● Exercise details: When you find the line with "- cell sequence: fa_1" among the records below, reproduce it and each line after it exactly, ending with the line with "end, declared ; rmq_front.sv:29".

Stored data:
##########

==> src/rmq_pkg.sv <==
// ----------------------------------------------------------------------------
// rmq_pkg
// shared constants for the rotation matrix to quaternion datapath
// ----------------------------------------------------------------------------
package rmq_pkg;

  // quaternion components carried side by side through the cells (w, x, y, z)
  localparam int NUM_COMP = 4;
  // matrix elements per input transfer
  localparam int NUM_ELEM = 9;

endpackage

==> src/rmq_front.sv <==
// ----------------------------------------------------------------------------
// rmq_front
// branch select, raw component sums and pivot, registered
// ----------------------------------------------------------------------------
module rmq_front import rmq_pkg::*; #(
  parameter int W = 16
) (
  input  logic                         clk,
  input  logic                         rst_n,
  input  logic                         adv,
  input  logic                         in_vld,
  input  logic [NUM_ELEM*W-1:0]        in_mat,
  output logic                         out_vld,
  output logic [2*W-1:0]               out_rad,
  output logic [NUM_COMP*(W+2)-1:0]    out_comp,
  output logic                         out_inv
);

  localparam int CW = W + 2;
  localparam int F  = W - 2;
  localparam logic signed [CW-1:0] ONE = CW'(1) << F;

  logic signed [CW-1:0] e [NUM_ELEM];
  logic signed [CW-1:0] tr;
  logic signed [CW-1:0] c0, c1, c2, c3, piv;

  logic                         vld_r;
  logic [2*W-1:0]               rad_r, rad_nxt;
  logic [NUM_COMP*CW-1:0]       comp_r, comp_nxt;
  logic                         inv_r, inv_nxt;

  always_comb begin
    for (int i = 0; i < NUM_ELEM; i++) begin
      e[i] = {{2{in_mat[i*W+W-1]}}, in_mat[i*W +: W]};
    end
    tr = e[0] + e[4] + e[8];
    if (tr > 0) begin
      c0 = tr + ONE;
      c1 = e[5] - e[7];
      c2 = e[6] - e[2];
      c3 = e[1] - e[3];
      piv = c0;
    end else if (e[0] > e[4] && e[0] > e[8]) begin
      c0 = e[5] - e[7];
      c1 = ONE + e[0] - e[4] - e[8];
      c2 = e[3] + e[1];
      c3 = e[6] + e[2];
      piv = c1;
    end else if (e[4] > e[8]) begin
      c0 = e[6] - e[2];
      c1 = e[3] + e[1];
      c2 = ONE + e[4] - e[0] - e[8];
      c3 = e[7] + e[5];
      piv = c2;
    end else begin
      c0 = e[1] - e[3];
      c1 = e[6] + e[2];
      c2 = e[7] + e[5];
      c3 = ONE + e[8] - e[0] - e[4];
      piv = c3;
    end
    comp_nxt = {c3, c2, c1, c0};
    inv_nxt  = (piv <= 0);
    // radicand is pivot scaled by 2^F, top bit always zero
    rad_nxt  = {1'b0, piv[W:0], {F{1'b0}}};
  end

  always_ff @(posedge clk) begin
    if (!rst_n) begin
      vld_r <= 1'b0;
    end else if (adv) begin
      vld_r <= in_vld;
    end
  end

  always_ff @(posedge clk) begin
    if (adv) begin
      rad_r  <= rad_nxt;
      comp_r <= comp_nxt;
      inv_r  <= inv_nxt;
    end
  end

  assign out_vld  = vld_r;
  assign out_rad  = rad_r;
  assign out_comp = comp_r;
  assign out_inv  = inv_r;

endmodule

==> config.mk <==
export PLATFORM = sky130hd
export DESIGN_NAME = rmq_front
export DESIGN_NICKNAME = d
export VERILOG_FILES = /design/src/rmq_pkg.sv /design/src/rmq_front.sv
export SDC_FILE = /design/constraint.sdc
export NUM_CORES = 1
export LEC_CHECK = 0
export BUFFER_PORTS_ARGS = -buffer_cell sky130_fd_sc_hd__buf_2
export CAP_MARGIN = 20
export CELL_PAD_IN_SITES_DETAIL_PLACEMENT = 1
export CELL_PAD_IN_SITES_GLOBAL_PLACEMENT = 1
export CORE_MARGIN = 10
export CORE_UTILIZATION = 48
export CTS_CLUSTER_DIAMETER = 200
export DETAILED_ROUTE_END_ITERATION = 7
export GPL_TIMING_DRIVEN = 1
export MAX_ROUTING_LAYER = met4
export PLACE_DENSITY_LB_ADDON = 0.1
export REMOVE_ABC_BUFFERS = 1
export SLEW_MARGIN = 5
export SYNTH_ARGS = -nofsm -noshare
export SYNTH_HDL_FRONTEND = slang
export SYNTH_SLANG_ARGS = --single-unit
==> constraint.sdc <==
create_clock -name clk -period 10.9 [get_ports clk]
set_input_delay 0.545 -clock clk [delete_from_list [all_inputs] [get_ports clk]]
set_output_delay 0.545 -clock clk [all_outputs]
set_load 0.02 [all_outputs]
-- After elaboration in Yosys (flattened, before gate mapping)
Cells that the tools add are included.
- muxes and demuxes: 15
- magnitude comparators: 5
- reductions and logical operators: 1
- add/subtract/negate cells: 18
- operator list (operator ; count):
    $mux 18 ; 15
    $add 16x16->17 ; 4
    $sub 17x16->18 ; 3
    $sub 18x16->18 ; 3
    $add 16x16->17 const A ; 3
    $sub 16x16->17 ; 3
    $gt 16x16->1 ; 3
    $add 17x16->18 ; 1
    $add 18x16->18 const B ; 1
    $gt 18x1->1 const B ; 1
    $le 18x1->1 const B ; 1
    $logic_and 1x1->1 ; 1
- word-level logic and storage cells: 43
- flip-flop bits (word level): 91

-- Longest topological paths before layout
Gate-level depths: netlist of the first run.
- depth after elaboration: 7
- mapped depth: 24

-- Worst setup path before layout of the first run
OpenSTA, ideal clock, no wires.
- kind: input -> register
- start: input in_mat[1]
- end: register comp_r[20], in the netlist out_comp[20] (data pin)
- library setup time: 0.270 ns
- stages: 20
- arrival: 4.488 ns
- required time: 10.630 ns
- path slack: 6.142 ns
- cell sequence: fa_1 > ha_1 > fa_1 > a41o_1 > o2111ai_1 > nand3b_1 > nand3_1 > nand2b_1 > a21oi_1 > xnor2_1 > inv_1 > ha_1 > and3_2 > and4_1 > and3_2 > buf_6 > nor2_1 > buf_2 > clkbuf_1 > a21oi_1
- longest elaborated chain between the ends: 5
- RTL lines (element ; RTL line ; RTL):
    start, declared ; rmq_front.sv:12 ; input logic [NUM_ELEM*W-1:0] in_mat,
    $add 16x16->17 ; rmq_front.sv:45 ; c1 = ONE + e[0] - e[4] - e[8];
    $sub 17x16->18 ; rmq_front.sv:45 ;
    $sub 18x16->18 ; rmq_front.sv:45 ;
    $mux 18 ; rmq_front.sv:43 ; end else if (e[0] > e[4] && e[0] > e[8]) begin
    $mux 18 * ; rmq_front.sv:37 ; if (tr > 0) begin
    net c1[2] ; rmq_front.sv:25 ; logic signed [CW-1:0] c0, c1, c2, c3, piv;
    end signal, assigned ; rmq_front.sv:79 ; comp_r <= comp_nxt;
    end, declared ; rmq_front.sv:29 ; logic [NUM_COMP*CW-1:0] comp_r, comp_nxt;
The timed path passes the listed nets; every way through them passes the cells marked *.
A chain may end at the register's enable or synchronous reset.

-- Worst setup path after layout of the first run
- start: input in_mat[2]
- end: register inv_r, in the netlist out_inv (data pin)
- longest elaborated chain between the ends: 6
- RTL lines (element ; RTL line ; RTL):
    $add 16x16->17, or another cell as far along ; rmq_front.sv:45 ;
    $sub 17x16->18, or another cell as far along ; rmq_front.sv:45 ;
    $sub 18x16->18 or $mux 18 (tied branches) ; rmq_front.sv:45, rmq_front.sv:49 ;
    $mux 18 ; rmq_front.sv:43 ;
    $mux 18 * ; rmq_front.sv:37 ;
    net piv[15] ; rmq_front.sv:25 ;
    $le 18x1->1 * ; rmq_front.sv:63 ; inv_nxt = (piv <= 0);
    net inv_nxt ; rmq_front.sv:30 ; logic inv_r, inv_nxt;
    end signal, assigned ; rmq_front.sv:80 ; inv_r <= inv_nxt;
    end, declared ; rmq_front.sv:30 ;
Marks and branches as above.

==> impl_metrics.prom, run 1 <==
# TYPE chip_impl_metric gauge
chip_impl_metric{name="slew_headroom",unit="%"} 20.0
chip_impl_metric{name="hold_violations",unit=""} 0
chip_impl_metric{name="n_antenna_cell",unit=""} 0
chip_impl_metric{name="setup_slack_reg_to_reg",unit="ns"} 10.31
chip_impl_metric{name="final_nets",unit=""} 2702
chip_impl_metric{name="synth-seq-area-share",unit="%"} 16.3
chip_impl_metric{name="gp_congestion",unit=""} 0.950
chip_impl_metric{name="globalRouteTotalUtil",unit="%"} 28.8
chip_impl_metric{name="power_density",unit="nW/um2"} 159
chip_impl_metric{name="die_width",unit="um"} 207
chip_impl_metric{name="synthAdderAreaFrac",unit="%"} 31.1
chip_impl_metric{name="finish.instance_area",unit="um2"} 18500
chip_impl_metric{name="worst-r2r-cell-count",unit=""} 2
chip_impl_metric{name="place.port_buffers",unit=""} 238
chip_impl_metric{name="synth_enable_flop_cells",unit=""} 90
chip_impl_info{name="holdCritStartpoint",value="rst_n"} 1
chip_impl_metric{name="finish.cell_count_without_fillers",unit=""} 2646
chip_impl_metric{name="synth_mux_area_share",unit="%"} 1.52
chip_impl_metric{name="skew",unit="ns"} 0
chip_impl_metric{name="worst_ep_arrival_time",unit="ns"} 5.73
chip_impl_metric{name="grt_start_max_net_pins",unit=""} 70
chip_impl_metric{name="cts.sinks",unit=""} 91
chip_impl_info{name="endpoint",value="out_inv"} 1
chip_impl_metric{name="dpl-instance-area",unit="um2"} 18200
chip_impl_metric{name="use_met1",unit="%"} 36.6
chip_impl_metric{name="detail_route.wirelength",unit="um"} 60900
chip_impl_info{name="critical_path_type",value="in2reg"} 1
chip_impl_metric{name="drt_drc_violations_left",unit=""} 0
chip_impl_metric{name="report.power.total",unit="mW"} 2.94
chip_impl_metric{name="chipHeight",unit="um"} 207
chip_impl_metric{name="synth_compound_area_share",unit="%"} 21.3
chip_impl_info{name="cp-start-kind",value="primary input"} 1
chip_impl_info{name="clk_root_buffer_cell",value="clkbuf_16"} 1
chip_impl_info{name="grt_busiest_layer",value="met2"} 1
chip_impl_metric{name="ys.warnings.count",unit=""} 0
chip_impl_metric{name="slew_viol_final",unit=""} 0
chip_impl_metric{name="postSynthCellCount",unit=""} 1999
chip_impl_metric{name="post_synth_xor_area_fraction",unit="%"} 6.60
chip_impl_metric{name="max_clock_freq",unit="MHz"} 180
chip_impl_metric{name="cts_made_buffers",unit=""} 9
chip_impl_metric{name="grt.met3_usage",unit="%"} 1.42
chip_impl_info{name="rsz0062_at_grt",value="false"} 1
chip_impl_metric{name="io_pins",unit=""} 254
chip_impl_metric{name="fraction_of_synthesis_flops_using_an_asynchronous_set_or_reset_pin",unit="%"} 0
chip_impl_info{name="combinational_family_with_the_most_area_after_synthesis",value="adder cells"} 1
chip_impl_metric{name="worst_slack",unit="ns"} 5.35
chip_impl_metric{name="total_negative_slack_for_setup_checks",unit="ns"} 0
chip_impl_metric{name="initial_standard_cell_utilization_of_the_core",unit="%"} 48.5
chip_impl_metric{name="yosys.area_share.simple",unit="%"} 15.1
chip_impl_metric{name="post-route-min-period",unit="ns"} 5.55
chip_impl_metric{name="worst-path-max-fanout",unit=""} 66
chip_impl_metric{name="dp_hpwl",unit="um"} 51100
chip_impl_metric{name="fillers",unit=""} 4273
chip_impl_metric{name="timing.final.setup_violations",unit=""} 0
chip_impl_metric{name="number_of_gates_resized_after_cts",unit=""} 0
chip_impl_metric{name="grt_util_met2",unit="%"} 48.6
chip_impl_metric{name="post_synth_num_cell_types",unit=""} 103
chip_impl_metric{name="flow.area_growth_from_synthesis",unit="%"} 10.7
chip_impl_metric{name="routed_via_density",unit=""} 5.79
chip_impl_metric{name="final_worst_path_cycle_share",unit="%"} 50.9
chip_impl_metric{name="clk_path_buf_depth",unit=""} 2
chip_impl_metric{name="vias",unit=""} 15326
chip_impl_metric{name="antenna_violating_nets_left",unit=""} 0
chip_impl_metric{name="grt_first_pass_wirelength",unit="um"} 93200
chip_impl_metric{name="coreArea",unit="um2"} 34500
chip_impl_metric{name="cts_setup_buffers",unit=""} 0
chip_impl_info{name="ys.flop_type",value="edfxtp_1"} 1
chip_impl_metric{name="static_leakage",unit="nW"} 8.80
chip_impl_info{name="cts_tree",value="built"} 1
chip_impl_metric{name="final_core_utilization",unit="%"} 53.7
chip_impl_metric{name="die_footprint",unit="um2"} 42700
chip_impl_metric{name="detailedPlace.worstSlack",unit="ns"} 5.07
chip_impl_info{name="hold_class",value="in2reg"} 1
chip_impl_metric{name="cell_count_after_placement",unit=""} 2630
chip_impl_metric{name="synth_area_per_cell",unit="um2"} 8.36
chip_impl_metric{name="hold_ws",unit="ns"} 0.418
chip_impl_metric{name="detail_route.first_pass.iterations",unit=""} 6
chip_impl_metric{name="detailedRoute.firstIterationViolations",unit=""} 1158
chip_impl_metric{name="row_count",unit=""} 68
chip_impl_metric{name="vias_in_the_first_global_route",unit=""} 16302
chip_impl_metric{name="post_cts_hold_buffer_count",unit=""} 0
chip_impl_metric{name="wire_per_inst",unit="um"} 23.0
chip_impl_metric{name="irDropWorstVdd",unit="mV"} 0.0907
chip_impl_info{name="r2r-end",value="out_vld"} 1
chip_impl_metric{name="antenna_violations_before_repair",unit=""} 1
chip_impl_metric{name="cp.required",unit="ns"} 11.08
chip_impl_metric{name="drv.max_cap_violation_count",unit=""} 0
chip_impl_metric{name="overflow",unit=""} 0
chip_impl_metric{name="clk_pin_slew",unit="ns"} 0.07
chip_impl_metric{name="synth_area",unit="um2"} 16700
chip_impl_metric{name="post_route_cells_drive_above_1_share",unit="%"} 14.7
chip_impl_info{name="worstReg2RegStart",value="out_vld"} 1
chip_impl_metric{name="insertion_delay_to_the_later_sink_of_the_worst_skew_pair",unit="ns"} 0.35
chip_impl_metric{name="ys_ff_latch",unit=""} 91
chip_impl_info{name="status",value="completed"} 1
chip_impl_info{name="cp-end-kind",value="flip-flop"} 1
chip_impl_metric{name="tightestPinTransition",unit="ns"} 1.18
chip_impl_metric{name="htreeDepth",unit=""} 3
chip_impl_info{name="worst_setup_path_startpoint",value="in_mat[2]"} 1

##########

● Result of the exercise:
- cell sequence: fa_1 > ha_1 > fa_1 > a41o_1 > o2111ai_1 > nand3b_1 > nand3_1 > nand2b_1 > a21oi_1 > xnor2_1 > inv_1 > ha_1 > and3_2 > and4_1 > and3_2 > buf_6 > nor2_1 > buf_2 > clkbuf_1 > a21oi_1
- longest elaborated chain between the ends: 5
- RTL lines (element ; RTL line ; RTL):
    start, declared ; rmq_front.sv:12 ; input logic [NUM_ELEM*W-1:0] in_mat,
    $add 16x16->17 ; rmq_front.sv:45 ; c1 = ONE + e[0] - e[4] - e[8];
    $sub 17x16->18 ; rmq_front.sv:45 ;
    $sub 18x16->18 ; rmq_front.sv:45 ;
    $mux 18 ; rmq_front.sv:43 ; end else if (e[0] > e[4] && e[0] > e[8]) begin
    $mux 18 * ; rmq_front.sv:37 ; if (tr > 0) begin
    net c1[2] ; rmq_front.sv:25 ; logic signed [CW-1:0] c0, c1, c2, c3, piv;
    end signal, assigned ; rmq_front.sv:79 ; comp_r <= comp_nxt;
    end, declared ; rmq_front.sv:29 ; logic [NUM_COMP*CW-1:0] comp_r, comp_nxt;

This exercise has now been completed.